Start of GIVEN DATA

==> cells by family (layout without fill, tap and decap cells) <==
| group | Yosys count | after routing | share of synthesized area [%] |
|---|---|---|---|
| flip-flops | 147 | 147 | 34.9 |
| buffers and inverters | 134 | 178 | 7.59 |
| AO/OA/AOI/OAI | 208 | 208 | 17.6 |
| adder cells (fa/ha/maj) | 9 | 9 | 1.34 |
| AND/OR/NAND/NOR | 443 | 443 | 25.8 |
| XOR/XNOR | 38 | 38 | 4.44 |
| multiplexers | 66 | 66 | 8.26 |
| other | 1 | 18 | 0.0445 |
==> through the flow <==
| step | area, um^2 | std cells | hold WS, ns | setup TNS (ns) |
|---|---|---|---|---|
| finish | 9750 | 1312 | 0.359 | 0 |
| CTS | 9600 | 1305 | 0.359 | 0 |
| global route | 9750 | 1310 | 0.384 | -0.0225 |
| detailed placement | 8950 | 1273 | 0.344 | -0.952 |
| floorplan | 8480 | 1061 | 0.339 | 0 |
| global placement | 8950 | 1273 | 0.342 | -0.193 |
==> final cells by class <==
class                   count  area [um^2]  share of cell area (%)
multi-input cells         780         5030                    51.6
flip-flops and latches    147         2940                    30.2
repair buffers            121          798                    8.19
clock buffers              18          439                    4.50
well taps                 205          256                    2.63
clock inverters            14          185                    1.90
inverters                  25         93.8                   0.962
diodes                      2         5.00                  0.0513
$ cat config.mk
export PLATFORM = sky130hd
export DESIGN_NAME = sbc_device_flat
export DESIGN_NICKNAME = d
export VERILOG_FILES = /design/src/sbc_timing_pkg.sv /design/src/sbc_link_if.sv /design/src/sbc_device.sv /design/src/flat_wrapper.sv
export VERILOG_INCLUDE_DIRS = /design/src
export SDC_FILE = /design/constraint.sdc
export NUM_CORES = 1
export LEC_CHECK = 0
export BUFFER_PORTS_ARGS = -buffer_cell sky130_fd_sc_hd__buf_2
export CORE_MARGIN = 1.5
export CORE_UTILIZATION = 60
export DETAILED_ROUTE_END_ITERATION = 6
export PLACE_DENSITY = 0.76
export SYNTH_ARGS = -nofsm -noshare
export SYNTH_HDL_FRONTEND = slang
export SYNTH_SLANG_ARGS = --single-unit
$ cat constraint.sdc
create_clock -name clk -period 2.9 [get_ports clk]
set_input_delay 0.29 -clock clk [delete_from_list [all_inputs] [get_ports clk]]
set_output_delay 0.29 -clock clk [all_outputs]
set_load 0.01 [all_outputs]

End of GIVEN DATA

» **WHAT IS BEING ASKED**
Lines with "cells": find them in the data and copy each one.

» **RESULT FOR THIS TASK**
==> cells by family (layout without fill, tap and decap cells) <==
| adder cells (fa/ha/maj) | 9 | 9 | 1.34 |
| step | area, um^2 | std cells | hold WS, ns | setup TNS (ns) |
==> final cells by class <==
multi-input cells         780         5030                    51.6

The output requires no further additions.